Fat Albert Blue Spruce
Picea pungens 'Fat Albert'
Fat Albert Blue Spruce
(Photo courtesy of NetPS Plant Finder)
Height: 20 feet
Spread: 25 feet
Hardiness Zone: 3
Other Names: Blue Colorado Spruce;Colorado Blue Spruce
A dense and compact spire-shaped evergreen accent tree for general landscape use with large stout branches and long, very pointy silvery-blue needles, very showy and colorful, an ideal size for smaller home landscapes, extremely hardy and rugged
Fat Albert Blue Spruce has attractive blue foliage which emerges silvery blue in spring. The needles are highly ornamental and remain blue throughout the winter. Neither the flowers nor the fruit are ornamentally significant. The rough gray bark adds an interesting dimension to the landscape.
Fat Albert Blue Spruce is a dense evergreen tree with a strong central leader and a distinctive and refined pyramidal form. Its average texture blends into the landscape, but can be balanced by one or two finer or coarser trees or shrubs for an effective composition.
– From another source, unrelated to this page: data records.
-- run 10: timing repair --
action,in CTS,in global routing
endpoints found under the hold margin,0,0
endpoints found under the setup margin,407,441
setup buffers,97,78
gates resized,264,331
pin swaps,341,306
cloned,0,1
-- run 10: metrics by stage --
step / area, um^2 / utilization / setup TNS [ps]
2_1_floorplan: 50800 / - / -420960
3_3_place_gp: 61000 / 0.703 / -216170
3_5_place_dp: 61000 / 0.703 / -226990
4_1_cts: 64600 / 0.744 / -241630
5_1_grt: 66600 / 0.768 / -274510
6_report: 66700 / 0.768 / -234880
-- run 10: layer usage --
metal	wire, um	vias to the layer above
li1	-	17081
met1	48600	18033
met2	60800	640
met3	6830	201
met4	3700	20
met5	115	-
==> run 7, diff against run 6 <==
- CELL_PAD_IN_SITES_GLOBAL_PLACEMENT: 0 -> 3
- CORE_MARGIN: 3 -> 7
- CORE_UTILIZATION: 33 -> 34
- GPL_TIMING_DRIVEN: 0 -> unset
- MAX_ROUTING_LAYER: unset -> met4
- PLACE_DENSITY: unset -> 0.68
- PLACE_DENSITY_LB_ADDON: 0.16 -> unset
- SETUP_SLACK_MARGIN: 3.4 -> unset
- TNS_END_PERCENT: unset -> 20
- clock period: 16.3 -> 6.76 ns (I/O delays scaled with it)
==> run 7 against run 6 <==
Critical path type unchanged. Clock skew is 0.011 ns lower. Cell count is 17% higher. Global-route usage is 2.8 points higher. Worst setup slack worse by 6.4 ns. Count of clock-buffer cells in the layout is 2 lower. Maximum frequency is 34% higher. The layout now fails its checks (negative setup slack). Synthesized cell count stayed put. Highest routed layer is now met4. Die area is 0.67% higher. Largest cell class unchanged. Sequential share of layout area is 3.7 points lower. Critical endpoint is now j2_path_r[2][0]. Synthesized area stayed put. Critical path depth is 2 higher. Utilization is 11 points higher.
run a:
Design fir, start of the top module:
module fir(
	input			clk_100k,
	input			rst_n,
	input 	signed [8:0]	samp_in,
	output 	signed [8:0]	fir_out	
);
Size in the first run: ~5000 cells after synthesis, ~0.054 mm² of cells after synthesis.
make LEC_CHECK=0 CAP_MARGIN=15 CELL_PAD_IN_SITES_GLOBAL_PLACEMENT=3 CORE_ASPECT_RATIO=1.59 CORE_MARGIN=2 CORE_UTILIZATION=33 CTS_CLUSTER_DIAMETER=156 CTS_CLUSTER_SIZE=40 GPL_ROUTABILITY_DRIVEN=0 GPL_TIMING_DRIVEN=1 HOLD_SLACK_MARGIN=0.09 MAX_ROUTING_LAYER=met4 PLACE_DENSITY_LB_ADDON=0.17 SLEW_MARGIN=20 TNS_END_PERCENT=90 finish   # period 16.0 ns
run.sh (not shown) runs the stock make flow with config.mk's settings and CLKGATE_MAP_FILE=.
#### Input delta (run b over run a)
Settings: removing HOLD_SLACK_MARGIN (formerly 0.09); removing CORE_ASPECT_RATIO (formerly 1.59); removing GPL_TIMING_DRIVEN (formerly 1); changing CORE_MARGIN from 2 to 5; setting PLACE_DENSITY to 0.6 for the first time; changing CAP_MARGIN from 15 to 35; setting SETUP_SLACK_MARGIN to 0.42 for the first time; removing TNS_END_PERCENT (formerly 90); removing PLACE_DENSITY_LB_ADDON (formerly 0.17); changing CTS_CLUSTER_SIZE from 40 to 99; changing CTS_CLUSTER_DIAMETER from 156 to 248; removing GPL_ROUTABILITY_DRIVEN (formerly 0); removing MAX_ROUTING_LAYER (formerly met4); changing CORE_UTILIZATION from 33 to 62; removing CELL_PAD_IN_SITES_GLOBAL_PLACEMENT (formerly 3).
==> results <==
- Run b reached the end of the flow, and the finished layout is clean on the timing, design-rule and antenna checks.
- The final reports for run b and run a show global-route usage over all layers higher in the former.
- Per the comparison of run b with run a, count of clock-buffer cells in the layout rose by 1.

Starting RTL as in the previous note.
==> flow/config.mk <==
export PLATFORM = sky130hd
export DESIGN_NAME = fir
export DESIGN_NICKNAME = fir
export VERILOG_FILES = /design/flow/design.v
export SDC_FILE = /design/flow/constraint.sdc
export NUM_CORES = 4
export LEC_CHECK = 0
export CAP_MARGIN = 0
export CORE_MARGIN = 5
export CORE_UTILIZATION = 65
export CTS_CLUSTER_DIAMETER = 248
export CTS_CLUSTER_SIZE = 99
export HOLD_SLACK_MARGIN = 0.24
export PLACE_DENSITY = 0.6
export SETUP_SLACK_MARGIN = 0.42
export SLEW_MARGIN = 20
==> flow/constraint.sdc <==
create_clock -name core_clock -period 16.0 [get_ports {clk_100k}]
set_input_delay 3.2000 -clock core_clock [delete_from_list [all_inputs] [get_ports {clk_100k}]]
set_output_delay 3.2000 -clock core_clock [all_outputs]
set_load 0.01 [all_outputs]
Next try:
==> flow/config.mk (replaced) <==
export PLATFORM = sky130hd
export DESIGN_NAME = fir
export DESIGN_NICKNAME = fir
export VERILOG_FILES = /design/flow/design.v
export SDC_FILE = /design/flow/constraint.sdc
export NUM_CORES = 4
export LEC_CHECK = 0
export CAP_MARGIN = 5
export CORE_MARGIN = 3
export CORE_UTILIZATION = 29
export GPL_ROUTABILITY_DRIVEN = 0
export GPL_TIMING_DRIVEN = 1
export MAX_ROUTING_LAYER = met5
export MIN_ROUTING_LAYER = met2
export PLACE_DENSITY_LB_ADDON = 0.17
export SETUP_SLACK_MARGIN = 1.01
export SLEW_MARGIN = 5
Effect:
- global-route usage goes down by 4.8 points
- sequential share of layout area goes down by 0.37 points
- critical path depth goes up by 1
==> inputs of garnet <==
## convolver
module convolver #(
	parameter n = 8'h0a,	 
	parameter k = 8'h03,  
	parameter s = 1,  
	parameter BL = 16,  
	parameter Q = 12  
	)(
	input logic clk,
	input logic rst,
	input logic ce,
	input logic [BL-1:0] activation,
	input logic [(k*k)*BL-1:0] weight1,
	output logic [31:0] conv_op,
	output logic valid_conv,
	output logic end_conv
	);
export LEC_CHECK = 0
export CAP_MARGIN = 20
export CORE_MARGIN = 2
export CORE_UTILIZATION = 72
export MAX_ROUTING_LAYER = met4
export SLEW_MARGIN = 20
create_clock -name core_clock -period 6.12 [get_ports {clk}]
run.sh (not shown) runs the stock make flow with config.mk's settings and CLKGATE_MAP_FILE=.
==> inputs of quartz, as changes to garnet <==
CORE_UTILIZATION = 40   (was 72)
MAX_ROUTING_LAYER = default   (was met4)
==> flow/constraint.sdc (replaced) <==
create_clock -name core_clock -period 7.65 [get_ports {clk}]
set_input_delay 1.5300 -clock core_clock [delete_from_list [all_inputs] [get_ports {clk}]]
set_output_delay 1.5300 -clock core_clock [all_outputs]
set_load 0.01 [all_outputs]
==> inputs of lagoon, as changes to garnet <==
CORE_UTILIZATION = 40   (was 72)
MAX_ROUTING_LAYER = default   (was met4)
SETUP_SLACK_MARGIN = 1.02   (was default)
==> flow/constraint.sdc (replaced) <==
create_clock -name core_clock -period 7.65 [get_ports {clk}]
set_input_delay 1.5300 -clock core_clock [delete_from_list [all_inputs] [get_ports {clk}]]
set_output_delay 1.5300 -clock core_clock [all_outputs]
set_load 0.01 [all_outputs]
==> inputs of ember, as changes to garnet <==
CORE_UTILIZATION = 71   (was 72)
MAX_ROUTING_LAYER = default   (was met4)
==> flow/constraint.sdc (replaced) <==
create_clock -name core_clock -period 5.27 [get_ports {clk}]
set_input_delay 1.0540 -clock core_clock [delete_from_list [all_inputs] [get_ports {clk}]]
set_output_delay 1.0540 -clock core_clock [all_outputs]
set_load 0.01 [all_outputs]
==> qor summary <==
	lagoon	quartz	ember	garnet
Final standard cell area without fillers	141000 um^2	133000 um^2	141000 um^2	-
Non-clock buffer total of the final layout	1540	1251	1866	-
Number of sequential cells in the layout	835	835	835	-
Cell class ranked first by area	multi-input combinational cells	multi-input combinational cells	multi-input combinational cells	-
Number of gates resized after cts	549	0	930	893
Run status	complete, no violations	complete, no violations	failed layout checks	stopped before the end
Failing step	-	-	-	global routing
Violated checks	-	-	setup timing	-
Nonclk inv count	2932	2932	2932	-
Number of diodes	16	10	38	-
Critical path required time	8.26 ns	8.19 ns	5.88 ns	-
Overall chip area	292000 um^2	292000 um^2	166000 um^2	163000 um^2
Slew Limit Headroom	27.6%	29.3%	27.4%	-
Floorplan row count	197	197	147	146
Worst path setup slack after routing	0.637 ns	0.271 ns	-1.60 ns	-
CTS Buf Count	99	98	92	91
Uppermost layer routed	met5	met5	met5	-
Remaining antenna violation count	0	0	0	-
Logic share of the area	60.6%	61.5%	60.8%	-
Slack of the worst reg-to-reg path	2.52 ns	2.24 ns	-0.17 ns	-


==> job 6347: inputs <==
==> flow/design.v <==
module mac #(
	parameter N = 16,  
	parameter Q = 12  
	)(
	input logic clk, sclr, ce,
	input logic [N-1:0] a_i, b_i, 
	input logic [N*2-1:0] c_i,
	output logic [N*2-1:0] r_o
	);
	always_ff @(posedge clk or posedge sclr) begin
		if (sclr) r_o <= 'd0;
		else if (ce) begin
				r_o <= (a_i * b_i + c_i);  
			end
	end
endmodule
module variable_shift_register #(parameter WIDTH = 8, parameter SIZE = 3)(
	input logic clk, rst, ce,
	input logic [WIDTH-1:0] data_i,
	output logic [WIDTH-1:0] data_o
	);
	logic [WIDTH-1:0] sh_r [SIZE-1:0];  
	generate 
	genvar i;
	for (i = 0; i < SIZE; i = i + 1) begin : for_loop
		always_ff @(posedge clk or posedge rst) begin
			if (rst) sh_r[i] <= 'd0; 
			else begin
				if (ce) begin
					if (i == 'd0) sh_r[i] <= data_i;
					else sh_r[i] <= sh_r[i - 1];
				end
			end
		end
	end : for_loop
	endgenerate
	assign data_o = sh_r[SIZE - 1];
endmodule
`timescale 1ns / 1ps
module convolver #(
	parameter n = 8'h0a,	 
	parameter k = 8'h03,  
	parameter s = 1,  
	parameter BL = 16,  
	parameter Q = 12  
	)(
	input logic clk,
	input logic rst,
	input logic ce,
	input logic [BL-1:0] activation,
	input logic [(k*k)*BL-1:0] weight1,
	output logic [31:0] conv_op,
	output logic valid_conv,
	output logic end_conv
	);
	logic [31:0] count1;  
	logic [31:0] count2;  
	logic [31:0] count3;  
	logic [31:0] row_count;  
	logic en1, en2, en3;  
	logic [BL-1:0] weight [0:k*k-1];
	generate
		genvar j;
		for (j = 0; j < k*k; j = j + 1) begin : for_loop
			assign weight[j][BL-1:0] = weight1[BL*j +: BL];
		end : for_loop
	endgenerate
	logic [BL*2-1:0] tmp [k*k+1:0];
	assign tmp[0] = 32'h00000000;
	generate
	genvar i;
	for (i = 0; i < k*k; i = i + 1) begin : for_loop1
		if ((i+1) % k == 0) begin 					 
			if (i == k*k - 1) begin 				 
				mac #(.N(BL), .Q(Q)) MAC0(
					.clk(clk),
					.sclr(rst),
					.ce(ce),
					.a_i(activation),
					.b_i(weight[i]),
					.c_i(tmp[i]),
					.r_o(conv_op)
				);
			end
			else begin
				logic [BL*2-1:0] tmp2;
				mac #(.N(BL), .Q(Q)) MAC1(
					.clk(clk),
					.sclr(rst),
					.ce(ce),
					.a_i(activation),
					.b_i(weight[i]),
					.c_i(tmp[i]),
					.r_o(tmp2)
				);
				variable_shift_register #(.WIDTH(BL*2), .SIZE(n-k)) SR(
					.clk(clk),
					.rst(rst),
					.ce(ce),
					.data_i(tmp2),
					.data_o(tmp[i+1])
					);
			end
		end
		else begin
			mac #(.N(BL), .Q(Q)) MAC2(
					.clk(clk),
					.sclr(rst),
					.ce(ce),
					.a_i(activation),
					.b_i(weight[i]),
					.c_i(tmp[i]),
					.r_o(tmp[i+1])
				);
		end
	end : for_loop1
	endgenerate
	always_ff @(posedge clk) begin
		if (rst) begin
			count1 <= 0;
			count2 <= 0;
			count3 <= 0;
			row_count <= 0;
			en1 <= 0;
			en2 <= 1;
			en3 <= 0;
		end
		else if (ce) begin
		if (ce) begin
			if (count1 == (k-1)*n + k - 1) begin  
				count1 <= count1 + 1'b1;
				en1 <= 1'b1;
			end
			else count1 <= count1 + 1'b1;
		end
		if (en1 && en2) begin
			if (count2 == n - k) begin
				count2 <= 0;
				en2 <= 0;
				row_count <= row_count + 1'b1;
			end
			else count2 <= count2 + 1'b1;
		end
		if(~en2) begin
			if(count3 == k-2) begin
				count3<=0;
				en2 <= 1'b1;
			end
		else
			count3 <= count3 + 1'b1;
		end
		if((((count2 + 1) % s == 0) && (row_count % s == 0))
			||(count3 == k-2)&&(row_count % s == 0)
			||(count1 == (k-1)*n+k-1))
		begin                                                                                                                        
			en3 <= 1;                                                                                                                             
		end
		else 
			en3 <= 0;
		end
	end
	assign end_conv = (count1>= n*n+2) ? 1'b1 : 1'b0;
	assign valid_conv = (en1&&en2&&en3);
endmodule
==> flow/run.sh <==
#!/bin/bash
# the make line also repeats each setting of config.mk as NAME=value (left out here)
make -C /OpenROAD-flow-scripts/flow DESIGN_CONFIG=/design/flow/config.mk WORK_HOME=/design/flow/orfs CLKGATE_MAP_FILE= finish
==> flow/config.mk <==
export PLATFORM = sky130hd
export DESIGN_NAME = convolver
export DESIGN_NICKNAME = convolver
export VERILOG_FILES = /design/flow/design.v
export SDC_FILE = /design/flow/constraint.sdc
export NUM_CORES = 4
export LEC_CHECK = 0
export ABC_AREA = 0
export CAP_MARGIN = 20
export CORE_ASPECT_RATIO = 0.83
export CORE_MARGIN = 2
export CORE_UTILIZATION = 72
export PLACE_DENSITY = 0.66
export SETUP_SLACK_MARGIN = 1.35
export SLEW_MARGIN = 20
==> flow/constraint.sdc <==
create_clock -name core_clock -period 4.7 [get_ports {clk}]
set_input_delay 0.9400 -clock core_clock [delete_from_list [all_inputs] [get_ports {clk}]]
set_output_delay 0.9400 -clock core_clock [all_outputs]
set_load 0.01 [all_outputs]
==> inputs of job 1255, as changes to job 6347 <==
--- a/flow/config.mk
+++ b/flow/config.mk
@@ -6,10 +6,7 @@
 export NUM_CORES = 4
 export LEC_CHECK = 0
-export ABC_AREA = 0
 export CAP_MARGIN = 20
-export CORE_ASPECT_RATIO = 0.83
 export CORE_MARGIN = 2
 export CORE_UTILIZATION = 72
-export PLACE_DENSITY = 0.66
-export SETUP_SLACK_MARGIN = 1.35
+export SETUP_SLACK_MARGIN = 1.55
 export SLEW_MARGIN = 20
==> flow/constraint.sdc (replaced) <==
create_clock -name core_clock -period 5.32 [get_ports {clk}]
set_input_delay 1.0640 -clock core_clock [delete_from_list [all_inputs] [get_ports {clk}]]
set_output_delay 1.0640 -clock core_clock [all_outputs]
set_load 0.01 [all_outputs]
==> inputs of job 6832, as changes to job 6347 <==
==> flow/config.mk (replaced) <==
export PLATFORM = sky130hd
export DESIGN_NAME = convolver
export DESIGN_NICKNAME = convolver
export VERILOG_FILES = /design/flow/design.v
export SDC_FILE = /design/flow/constraint.sdc
export NUM_CORES = 4
export LEC_CHECK = 0
export CAP_MARGIN = 20
export CORE_MARGIN = 2
export CORE_UTILIZATION = 70
export SLEW_MARGIN = 20
==> flow/constraint.sdc (replaced) <==
create_clock -name core_clock -period 6.57 [get_ports {clk}]
set_input_delay 1.3140 -clock core_clock [delete_from_list [all_inputs] [get_ports {clk}]]
set_output_delay 1.3140 -clock core_clock [all_outputs]
set_load 0.01 [all_outputs]
==> comparison <==
- Between job 1255 and job 6832, the lower count of clock-buffer cells in the layout is in job 6832 (gap 6).
- Area after synthesis is the same in job 6832 and job 1255.
- Of job 6832 and job 1255, job 1255 has the higher non-clock buffer count (gap 106).
- Job 6832 finished but fails on negative setup slack. Job 1255 produced a layout that fails on negative setup slack. Job 6347 did not get past global routing.
- Core utilization: job 1255 is higher than job 6832 (3.3 points).
- Clock skew: job 6832 is lower than job 1255 (0.045 ns).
This is a relatively low maintenance tree. When pruning is necessary, it is recommended to only trim back the new growth of the current season, other than to remove any dieback. Deer don't particularly care for this plant and will usually leave it alone in favor of tastier treats. It has no significant negative characteristics.
Fat Albert Blue Spruce is recommended for the following landscape applications;
Planting & Growing
Fat Albert Blue Spruce will grow to be about 20 feet tall at maturity, with a spread of 25 feet. It has a low canopy, and is suitable for planting under power lines. It grows at a slow rate, and under ideal conditions can be expected to live for 80 years or more.
This tree should only be grown in full sunlight. It is very adaptable to both dry and moist growing conditions, but will not tolerate any standing water. It is not particular as to soil type or pH, and is able to handle environmental salt. It is highly tolerant of urban pollution and will even thrive in inner city environments. Consider applying a thick mulch around the root zone in winter to protect it in exposed locations or colder microclimates. This is a selection of a native North American species.